■ **Brief**:
Lines that include "simulation" make up the answer; copy all of them from the data below.

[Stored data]
○ ○ ○ ○ ○

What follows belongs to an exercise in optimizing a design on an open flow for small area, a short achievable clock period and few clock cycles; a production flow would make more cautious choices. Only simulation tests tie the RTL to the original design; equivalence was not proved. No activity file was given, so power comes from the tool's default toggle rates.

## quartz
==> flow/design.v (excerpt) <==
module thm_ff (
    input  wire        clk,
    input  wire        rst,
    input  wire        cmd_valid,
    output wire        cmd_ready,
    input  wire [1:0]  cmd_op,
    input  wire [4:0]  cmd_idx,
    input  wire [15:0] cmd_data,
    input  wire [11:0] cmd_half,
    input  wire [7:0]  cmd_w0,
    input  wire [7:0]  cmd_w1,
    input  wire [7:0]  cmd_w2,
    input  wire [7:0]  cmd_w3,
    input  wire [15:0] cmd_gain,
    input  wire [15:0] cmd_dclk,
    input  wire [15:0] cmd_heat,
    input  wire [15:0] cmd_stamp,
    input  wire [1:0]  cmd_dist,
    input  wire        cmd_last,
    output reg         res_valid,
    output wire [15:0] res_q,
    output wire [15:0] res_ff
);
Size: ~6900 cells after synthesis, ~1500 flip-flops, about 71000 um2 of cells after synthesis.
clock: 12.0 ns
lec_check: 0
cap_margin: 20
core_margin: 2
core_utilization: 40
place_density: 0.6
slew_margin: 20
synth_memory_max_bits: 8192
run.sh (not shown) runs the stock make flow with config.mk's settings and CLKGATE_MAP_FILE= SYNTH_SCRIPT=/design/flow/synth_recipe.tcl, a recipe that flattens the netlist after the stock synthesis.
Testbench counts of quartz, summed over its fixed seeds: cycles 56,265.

○ ○ ○ ○ ○

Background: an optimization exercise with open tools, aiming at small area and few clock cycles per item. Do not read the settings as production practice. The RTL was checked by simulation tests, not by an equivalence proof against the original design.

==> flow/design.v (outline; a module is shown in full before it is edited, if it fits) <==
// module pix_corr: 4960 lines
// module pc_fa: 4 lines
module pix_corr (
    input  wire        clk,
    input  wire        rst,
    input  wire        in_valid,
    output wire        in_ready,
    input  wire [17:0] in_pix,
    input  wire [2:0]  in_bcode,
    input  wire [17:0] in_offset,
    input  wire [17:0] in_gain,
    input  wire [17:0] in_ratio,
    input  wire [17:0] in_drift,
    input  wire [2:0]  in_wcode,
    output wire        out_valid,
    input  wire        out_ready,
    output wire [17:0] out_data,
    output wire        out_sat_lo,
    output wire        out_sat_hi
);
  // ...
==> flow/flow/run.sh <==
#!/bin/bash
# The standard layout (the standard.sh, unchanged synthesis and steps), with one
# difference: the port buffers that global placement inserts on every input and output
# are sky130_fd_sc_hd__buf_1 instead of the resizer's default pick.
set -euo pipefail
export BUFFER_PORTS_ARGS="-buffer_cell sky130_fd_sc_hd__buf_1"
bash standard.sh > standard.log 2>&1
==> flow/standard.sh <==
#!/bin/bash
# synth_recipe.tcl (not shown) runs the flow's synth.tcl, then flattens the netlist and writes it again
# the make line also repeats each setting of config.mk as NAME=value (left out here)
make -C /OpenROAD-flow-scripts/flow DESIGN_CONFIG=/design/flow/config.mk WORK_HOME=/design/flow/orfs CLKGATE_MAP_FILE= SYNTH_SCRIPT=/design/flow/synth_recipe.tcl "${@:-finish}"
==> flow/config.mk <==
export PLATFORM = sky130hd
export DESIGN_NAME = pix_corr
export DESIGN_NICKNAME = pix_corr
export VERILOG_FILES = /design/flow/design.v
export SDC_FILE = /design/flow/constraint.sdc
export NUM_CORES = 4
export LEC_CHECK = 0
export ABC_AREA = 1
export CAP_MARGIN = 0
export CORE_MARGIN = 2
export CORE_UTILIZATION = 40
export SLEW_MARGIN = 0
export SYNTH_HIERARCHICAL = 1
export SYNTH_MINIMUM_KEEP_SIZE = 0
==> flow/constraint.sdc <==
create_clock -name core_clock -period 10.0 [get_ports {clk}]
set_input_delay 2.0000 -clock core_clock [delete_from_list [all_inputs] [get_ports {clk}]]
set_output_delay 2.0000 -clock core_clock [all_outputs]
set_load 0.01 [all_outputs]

○ ○ ○ ○ ○

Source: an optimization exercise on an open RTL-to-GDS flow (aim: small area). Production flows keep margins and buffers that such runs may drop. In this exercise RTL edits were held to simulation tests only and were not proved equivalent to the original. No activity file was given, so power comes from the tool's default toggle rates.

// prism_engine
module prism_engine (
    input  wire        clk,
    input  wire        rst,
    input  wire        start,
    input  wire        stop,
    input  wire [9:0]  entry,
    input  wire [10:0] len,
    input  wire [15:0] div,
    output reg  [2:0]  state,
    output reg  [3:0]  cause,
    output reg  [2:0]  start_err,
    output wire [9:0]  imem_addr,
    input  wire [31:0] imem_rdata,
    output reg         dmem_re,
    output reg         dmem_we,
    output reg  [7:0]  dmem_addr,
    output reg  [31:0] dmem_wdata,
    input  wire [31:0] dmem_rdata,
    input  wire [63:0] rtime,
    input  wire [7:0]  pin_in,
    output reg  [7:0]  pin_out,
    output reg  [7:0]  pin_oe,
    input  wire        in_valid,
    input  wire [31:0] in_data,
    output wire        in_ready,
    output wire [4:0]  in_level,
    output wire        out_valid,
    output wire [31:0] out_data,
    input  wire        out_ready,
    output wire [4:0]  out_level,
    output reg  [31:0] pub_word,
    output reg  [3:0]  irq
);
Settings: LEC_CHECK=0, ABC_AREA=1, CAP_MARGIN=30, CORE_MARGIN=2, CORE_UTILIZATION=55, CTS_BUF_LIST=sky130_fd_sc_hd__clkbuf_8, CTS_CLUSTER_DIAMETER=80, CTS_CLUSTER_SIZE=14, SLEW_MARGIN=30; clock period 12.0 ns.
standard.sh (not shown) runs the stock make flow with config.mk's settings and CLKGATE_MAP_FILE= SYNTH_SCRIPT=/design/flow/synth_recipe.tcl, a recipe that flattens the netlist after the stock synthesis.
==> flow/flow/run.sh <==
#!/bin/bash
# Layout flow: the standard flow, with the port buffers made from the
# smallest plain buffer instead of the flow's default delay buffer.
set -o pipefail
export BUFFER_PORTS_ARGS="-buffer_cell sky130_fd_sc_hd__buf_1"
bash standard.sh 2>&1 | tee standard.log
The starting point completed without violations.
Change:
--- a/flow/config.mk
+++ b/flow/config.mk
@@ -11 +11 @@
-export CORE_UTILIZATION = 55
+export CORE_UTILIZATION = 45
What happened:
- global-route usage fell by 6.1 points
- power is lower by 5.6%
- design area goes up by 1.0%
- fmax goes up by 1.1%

○ ○ ○ ○ ○

■ **Response to this exercise**:
What follows belongs to an exercise in optimizing a design on an open flow for small area, a short achievable clock period and few clock cycles; a production flow would make more cautious choices. Only simulation tests tie the RTL to the original design; equivalence was not proved. No activity file was given, so power comes from the tool's default toggle rates.
Background: an optimization exercise with open tools, aiming at small area and few clock cycles per item. Do not read the settings as production practice. The RTL was checked by simulation tests, not by an equivalence proof against the original design.
Source: an optimization exercise on an open RTL-to-GDS flow (aim: small area). Production flows keep margins and buffers that such runs may drop. In this exercise RTL edits were held to simulation tests only and were not proved equivalent to the original. No activity file was given, so power comes from the tool's default toggle rates.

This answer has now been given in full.